- [WORK INSTRUCTIONS]
Search the records for the string "after", then copy each line that has it.

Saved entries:
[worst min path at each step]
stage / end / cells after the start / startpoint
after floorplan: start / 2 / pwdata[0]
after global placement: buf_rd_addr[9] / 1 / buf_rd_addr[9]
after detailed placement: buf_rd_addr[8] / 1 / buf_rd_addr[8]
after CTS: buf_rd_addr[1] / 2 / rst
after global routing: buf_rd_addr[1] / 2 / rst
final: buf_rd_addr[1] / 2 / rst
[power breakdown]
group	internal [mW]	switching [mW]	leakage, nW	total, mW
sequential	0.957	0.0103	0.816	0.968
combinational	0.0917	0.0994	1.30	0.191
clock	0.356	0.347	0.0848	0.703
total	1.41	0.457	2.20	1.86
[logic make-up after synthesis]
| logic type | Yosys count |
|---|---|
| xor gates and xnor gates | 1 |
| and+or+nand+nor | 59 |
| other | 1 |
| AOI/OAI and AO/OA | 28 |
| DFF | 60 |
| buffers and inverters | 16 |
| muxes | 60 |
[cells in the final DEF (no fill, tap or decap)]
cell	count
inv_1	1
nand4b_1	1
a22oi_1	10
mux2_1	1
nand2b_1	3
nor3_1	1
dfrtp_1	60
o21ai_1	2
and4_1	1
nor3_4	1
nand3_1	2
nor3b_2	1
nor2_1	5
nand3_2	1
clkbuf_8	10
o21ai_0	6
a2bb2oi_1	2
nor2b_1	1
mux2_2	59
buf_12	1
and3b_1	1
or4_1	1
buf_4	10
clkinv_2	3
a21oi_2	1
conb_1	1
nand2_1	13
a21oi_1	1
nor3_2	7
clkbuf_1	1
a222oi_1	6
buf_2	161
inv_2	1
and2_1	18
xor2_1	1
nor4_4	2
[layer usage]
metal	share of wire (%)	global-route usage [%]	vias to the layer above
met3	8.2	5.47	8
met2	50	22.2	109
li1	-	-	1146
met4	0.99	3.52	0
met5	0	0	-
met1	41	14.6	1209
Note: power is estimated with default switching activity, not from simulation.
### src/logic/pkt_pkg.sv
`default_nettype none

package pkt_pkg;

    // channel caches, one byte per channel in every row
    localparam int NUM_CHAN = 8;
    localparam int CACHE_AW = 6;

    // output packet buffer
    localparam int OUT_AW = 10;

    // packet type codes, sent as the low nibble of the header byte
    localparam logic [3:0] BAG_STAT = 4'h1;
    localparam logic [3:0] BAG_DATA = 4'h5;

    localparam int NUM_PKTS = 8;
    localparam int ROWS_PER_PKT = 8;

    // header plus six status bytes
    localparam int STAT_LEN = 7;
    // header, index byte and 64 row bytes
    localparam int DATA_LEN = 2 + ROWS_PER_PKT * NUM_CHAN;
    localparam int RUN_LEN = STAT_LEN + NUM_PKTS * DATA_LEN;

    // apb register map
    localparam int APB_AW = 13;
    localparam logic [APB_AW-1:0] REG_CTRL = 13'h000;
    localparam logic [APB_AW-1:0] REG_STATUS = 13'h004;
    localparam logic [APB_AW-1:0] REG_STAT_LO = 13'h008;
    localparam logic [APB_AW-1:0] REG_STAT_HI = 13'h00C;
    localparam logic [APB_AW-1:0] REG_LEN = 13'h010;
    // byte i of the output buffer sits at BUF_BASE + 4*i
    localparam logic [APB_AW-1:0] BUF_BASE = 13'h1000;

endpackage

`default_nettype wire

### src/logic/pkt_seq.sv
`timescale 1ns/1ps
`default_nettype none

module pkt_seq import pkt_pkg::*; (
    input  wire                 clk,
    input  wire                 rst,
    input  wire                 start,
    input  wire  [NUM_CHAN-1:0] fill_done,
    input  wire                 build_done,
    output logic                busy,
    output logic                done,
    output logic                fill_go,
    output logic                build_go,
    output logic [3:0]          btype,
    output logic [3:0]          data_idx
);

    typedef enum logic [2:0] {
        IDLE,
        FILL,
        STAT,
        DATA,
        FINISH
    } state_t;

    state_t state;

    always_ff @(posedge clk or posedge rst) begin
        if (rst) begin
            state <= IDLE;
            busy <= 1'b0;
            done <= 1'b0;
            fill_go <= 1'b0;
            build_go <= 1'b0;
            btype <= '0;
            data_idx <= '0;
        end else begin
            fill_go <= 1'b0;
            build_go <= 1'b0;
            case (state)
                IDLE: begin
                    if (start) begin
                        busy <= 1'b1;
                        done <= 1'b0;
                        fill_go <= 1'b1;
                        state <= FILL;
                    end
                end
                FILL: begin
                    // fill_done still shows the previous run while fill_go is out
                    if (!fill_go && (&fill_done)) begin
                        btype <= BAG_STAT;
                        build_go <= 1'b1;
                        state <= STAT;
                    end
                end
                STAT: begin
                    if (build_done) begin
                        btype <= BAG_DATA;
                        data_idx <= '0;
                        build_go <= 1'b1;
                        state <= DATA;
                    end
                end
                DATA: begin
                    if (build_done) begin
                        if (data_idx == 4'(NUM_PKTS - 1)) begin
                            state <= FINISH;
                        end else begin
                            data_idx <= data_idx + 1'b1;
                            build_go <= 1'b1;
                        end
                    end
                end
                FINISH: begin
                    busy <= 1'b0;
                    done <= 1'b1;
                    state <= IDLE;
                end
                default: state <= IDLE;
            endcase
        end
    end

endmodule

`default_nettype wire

- [YOUR RESPONSE]
stage / end / cells after the start / startpoint
after floorplan: start / 2 / pwdata[0]
after global placement: buf_rd_addr[9] / 1 / buf_rd_addr[9]
after detailed placement: buf_rd_addr[8] / 1 / buf_rd_addr[8]
after CTS: buf_rd_addr[1] / 2 / rst
after global routing: buf_rd_addr[1] / 2 / rst
[logic make-up after synthesis]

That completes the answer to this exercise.